EXERCISE DETAILS:
One number is the full answer: how many lines in the records contain the word "placement"?

Collected data entries

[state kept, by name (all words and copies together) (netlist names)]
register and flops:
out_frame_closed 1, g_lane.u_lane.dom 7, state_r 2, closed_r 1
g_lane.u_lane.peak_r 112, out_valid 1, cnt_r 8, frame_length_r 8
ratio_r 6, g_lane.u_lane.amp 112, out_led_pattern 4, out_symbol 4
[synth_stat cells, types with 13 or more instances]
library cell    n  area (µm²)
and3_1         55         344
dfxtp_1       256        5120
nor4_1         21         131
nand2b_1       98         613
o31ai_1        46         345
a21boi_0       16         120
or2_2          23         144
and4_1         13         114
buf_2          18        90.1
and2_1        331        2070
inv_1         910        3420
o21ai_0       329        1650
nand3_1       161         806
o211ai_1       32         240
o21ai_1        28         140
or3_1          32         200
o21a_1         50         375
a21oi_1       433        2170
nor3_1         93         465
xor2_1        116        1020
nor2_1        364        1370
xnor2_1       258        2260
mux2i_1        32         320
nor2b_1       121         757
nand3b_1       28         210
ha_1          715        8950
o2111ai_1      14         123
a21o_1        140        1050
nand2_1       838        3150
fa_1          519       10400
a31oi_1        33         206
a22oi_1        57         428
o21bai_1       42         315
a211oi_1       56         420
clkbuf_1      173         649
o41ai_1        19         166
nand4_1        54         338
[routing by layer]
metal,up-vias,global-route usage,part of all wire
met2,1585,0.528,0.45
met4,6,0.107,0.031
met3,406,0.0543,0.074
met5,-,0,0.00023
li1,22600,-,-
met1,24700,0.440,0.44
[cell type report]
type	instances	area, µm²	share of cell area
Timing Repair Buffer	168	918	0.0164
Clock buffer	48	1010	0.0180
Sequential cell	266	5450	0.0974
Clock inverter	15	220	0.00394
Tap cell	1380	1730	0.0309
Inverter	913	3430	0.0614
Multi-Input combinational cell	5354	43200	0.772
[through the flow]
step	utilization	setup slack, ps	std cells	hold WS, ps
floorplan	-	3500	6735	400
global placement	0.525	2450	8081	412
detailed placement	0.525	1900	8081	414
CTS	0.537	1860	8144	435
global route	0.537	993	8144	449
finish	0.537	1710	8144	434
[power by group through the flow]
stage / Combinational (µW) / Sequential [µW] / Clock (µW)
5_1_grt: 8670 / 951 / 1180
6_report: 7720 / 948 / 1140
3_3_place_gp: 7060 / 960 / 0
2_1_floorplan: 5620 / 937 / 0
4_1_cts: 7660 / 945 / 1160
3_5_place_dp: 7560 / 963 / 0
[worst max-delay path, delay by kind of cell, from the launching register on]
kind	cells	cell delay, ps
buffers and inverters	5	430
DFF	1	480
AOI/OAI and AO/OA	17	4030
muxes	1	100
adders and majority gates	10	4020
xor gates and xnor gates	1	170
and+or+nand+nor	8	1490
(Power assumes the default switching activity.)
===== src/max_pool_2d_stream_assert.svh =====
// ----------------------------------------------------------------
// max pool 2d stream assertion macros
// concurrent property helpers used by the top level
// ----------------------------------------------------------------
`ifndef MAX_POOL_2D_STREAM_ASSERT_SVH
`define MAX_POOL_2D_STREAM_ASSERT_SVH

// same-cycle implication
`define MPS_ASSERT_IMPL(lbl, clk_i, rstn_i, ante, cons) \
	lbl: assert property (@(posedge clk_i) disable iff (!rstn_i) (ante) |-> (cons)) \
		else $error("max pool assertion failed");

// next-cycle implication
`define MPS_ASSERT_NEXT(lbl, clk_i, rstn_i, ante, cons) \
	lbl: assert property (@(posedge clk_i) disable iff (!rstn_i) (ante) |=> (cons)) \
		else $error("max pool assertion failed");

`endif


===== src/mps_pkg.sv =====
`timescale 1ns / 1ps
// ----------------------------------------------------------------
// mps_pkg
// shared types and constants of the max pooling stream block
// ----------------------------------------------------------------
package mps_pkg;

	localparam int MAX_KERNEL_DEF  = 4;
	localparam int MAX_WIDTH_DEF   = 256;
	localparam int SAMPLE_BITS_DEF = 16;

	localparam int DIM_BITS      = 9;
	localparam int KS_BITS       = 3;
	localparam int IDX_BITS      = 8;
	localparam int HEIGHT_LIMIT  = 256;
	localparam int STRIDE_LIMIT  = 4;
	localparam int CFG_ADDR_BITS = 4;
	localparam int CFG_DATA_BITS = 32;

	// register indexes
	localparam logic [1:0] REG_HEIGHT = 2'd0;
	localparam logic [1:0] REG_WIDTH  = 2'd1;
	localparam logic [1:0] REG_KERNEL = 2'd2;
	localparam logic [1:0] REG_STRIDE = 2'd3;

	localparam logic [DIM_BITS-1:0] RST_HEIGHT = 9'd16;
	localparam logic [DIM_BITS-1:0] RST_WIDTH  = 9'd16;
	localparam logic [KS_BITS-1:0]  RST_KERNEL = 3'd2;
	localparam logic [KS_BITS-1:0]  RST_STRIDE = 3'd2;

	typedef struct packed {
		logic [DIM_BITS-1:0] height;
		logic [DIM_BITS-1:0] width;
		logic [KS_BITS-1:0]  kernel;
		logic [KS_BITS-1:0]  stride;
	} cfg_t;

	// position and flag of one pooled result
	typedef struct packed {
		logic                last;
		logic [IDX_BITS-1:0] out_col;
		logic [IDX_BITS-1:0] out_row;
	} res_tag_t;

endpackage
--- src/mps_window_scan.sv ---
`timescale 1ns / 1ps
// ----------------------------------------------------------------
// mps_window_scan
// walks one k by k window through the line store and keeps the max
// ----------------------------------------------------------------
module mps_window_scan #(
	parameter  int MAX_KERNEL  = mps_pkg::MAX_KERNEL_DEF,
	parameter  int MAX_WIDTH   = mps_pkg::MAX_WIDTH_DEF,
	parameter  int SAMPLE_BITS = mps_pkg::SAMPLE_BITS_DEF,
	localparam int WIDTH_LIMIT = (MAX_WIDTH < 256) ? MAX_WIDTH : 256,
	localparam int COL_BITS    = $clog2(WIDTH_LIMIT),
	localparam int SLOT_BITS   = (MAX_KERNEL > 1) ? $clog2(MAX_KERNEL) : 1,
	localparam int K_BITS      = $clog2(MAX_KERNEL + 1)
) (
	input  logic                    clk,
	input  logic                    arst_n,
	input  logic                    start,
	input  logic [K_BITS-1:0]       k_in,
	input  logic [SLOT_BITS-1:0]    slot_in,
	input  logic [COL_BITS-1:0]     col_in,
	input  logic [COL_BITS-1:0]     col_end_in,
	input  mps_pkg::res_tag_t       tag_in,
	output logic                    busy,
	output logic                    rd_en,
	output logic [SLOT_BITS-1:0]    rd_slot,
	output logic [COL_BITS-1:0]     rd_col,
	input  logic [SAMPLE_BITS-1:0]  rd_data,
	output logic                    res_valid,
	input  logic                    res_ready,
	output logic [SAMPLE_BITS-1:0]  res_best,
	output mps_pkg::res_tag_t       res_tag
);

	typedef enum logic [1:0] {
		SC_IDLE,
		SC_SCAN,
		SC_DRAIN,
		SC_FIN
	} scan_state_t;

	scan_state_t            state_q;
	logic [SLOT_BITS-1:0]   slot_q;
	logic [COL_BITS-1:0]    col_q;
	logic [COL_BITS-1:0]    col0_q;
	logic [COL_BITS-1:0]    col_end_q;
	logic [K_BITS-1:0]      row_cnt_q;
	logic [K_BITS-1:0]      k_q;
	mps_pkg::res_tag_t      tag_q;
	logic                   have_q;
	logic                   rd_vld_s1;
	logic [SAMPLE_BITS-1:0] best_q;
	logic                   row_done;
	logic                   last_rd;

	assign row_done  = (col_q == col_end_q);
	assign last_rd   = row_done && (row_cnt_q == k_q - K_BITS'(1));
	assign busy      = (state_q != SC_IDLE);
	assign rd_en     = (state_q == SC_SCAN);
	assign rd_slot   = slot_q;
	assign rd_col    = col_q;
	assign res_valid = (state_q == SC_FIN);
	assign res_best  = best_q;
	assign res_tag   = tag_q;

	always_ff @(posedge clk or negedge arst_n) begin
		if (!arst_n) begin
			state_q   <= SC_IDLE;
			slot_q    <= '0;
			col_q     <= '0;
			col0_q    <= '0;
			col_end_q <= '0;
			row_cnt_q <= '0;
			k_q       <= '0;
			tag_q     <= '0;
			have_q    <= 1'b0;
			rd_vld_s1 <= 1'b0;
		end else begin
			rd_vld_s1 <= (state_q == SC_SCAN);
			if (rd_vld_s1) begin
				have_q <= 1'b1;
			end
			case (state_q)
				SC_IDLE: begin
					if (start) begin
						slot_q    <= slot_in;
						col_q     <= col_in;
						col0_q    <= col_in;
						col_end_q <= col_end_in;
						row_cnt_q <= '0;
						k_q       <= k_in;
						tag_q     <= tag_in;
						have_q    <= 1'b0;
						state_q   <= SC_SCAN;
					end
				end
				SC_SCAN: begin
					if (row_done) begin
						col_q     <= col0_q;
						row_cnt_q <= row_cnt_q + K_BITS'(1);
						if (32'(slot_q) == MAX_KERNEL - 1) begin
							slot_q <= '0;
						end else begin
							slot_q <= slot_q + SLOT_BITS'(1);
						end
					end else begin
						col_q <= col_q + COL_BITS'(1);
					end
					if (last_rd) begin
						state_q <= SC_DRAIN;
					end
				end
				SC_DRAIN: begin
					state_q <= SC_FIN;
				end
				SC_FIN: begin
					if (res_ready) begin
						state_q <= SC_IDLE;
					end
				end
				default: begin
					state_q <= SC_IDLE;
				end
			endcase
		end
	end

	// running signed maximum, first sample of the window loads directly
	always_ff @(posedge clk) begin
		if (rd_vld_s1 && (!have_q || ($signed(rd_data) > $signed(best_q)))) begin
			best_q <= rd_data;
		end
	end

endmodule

RESULT:
2